TASK TO CARRY OUT -
The word "layer" marks the lines to find; copy every such line from the data below.

☆ ☆ ☆ ☆ ☆ ☆ ☆

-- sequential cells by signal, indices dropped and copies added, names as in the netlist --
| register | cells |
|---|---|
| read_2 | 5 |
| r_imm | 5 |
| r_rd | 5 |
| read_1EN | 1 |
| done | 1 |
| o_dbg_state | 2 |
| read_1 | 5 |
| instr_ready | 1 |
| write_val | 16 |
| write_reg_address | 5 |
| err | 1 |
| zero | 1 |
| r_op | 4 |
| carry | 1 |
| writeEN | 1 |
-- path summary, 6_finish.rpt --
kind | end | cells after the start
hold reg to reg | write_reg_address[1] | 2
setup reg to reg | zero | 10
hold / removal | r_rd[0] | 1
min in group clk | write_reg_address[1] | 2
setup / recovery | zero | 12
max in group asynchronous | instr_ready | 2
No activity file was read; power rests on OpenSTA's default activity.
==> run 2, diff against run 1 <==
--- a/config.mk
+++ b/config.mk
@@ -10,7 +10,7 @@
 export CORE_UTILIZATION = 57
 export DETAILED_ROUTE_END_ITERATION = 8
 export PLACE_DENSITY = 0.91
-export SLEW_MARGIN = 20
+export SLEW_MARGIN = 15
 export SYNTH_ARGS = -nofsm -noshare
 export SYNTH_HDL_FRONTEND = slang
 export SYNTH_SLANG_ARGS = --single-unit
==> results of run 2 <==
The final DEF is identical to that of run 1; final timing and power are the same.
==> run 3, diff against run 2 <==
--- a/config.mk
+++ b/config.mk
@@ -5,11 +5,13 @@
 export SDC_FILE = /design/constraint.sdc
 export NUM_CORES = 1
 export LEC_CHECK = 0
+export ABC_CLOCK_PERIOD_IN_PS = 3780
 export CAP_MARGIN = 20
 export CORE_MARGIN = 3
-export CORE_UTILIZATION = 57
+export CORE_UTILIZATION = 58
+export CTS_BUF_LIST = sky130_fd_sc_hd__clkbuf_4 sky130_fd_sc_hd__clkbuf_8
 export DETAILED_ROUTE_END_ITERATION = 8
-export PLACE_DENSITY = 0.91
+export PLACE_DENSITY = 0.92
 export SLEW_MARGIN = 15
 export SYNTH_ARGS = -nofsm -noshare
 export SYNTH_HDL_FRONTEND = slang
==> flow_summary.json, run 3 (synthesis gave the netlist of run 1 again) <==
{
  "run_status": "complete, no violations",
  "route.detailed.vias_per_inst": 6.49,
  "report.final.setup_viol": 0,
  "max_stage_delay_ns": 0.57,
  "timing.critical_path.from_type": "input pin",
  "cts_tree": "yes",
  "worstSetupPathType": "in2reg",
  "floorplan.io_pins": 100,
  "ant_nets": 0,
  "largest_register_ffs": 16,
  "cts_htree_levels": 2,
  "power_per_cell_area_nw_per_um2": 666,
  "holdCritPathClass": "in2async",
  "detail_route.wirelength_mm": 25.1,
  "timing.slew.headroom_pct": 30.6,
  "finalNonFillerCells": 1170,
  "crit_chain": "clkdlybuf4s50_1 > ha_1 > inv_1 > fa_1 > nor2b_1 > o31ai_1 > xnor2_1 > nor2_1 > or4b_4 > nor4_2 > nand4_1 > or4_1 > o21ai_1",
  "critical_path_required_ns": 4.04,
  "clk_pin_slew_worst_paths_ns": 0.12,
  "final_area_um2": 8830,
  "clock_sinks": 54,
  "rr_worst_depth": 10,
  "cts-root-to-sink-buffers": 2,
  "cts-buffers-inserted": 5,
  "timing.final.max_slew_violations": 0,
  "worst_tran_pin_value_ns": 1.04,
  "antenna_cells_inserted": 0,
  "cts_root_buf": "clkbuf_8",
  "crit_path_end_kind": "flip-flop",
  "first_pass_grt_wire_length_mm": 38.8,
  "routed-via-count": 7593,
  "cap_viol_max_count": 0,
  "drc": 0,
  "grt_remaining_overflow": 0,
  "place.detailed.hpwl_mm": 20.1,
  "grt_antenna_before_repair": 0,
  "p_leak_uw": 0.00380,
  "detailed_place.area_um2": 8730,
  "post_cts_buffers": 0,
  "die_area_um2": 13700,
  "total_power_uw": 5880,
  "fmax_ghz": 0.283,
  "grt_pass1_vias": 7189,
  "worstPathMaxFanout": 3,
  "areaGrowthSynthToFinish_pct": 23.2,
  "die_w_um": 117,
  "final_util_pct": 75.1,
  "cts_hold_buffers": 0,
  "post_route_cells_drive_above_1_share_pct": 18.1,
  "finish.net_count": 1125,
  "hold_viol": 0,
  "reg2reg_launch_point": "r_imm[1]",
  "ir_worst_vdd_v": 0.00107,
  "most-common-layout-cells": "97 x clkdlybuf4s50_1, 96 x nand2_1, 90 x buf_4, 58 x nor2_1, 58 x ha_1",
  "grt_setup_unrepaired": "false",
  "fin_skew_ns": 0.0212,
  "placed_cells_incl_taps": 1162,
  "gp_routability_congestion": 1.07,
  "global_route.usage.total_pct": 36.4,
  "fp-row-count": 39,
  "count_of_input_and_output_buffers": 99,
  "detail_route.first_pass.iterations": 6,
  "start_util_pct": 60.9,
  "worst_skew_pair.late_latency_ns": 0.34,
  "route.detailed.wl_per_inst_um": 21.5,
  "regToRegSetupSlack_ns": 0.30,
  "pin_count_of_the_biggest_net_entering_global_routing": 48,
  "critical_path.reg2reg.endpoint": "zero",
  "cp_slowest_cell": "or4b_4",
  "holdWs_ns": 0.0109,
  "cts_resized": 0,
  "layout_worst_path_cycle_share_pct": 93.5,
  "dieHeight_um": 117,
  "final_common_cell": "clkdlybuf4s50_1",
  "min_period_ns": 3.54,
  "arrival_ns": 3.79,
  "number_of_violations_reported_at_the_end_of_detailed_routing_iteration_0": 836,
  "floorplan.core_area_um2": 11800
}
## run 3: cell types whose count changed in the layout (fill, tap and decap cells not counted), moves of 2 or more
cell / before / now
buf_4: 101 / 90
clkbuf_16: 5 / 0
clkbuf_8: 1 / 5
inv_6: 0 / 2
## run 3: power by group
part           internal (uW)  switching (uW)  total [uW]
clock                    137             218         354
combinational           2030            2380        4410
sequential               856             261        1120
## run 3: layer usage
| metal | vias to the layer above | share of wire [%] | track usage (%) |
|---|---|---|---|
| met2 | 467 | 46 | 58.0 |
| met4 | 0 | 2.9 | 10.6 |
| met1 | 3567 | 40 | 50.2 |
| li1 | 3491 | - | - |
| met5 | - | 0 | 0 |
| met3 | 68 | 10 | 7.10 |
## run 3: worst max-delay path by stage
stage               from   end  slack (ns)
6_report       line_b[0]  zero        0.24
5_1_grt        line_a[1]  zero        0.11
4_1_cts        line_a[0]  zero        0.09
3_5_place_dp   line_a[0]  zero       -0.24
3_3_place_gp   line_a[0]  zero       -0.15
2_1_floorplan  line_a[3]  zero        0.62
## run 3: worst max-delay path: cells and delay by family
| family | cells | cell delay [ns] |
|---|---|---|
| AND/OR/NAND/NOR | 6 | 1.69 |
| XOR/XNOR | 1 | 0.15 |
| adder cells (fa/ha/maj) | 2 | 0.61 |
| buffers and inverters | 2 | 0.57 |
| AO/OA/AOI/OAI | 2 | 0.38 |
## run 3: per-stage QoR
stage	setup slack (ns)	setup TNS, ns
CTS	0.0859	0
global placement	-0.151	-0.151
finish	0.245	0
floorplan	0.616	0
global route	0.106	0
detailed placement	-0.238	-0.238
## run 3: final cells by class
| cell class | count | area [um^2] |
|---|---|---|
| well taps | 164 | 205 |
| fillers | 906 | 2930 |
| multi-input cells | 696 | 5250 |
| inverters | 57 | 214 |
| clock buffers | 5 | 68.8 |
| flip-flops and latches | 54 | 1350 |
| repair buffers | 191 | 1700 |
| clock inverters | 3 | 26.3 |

☆ ☆ ☆ ☆ ☆ ☆ ☆

ANSWER SPACE -
## run 3: layer usage
| metal | vias to the layer above | share of wire [%] | track usage (%) |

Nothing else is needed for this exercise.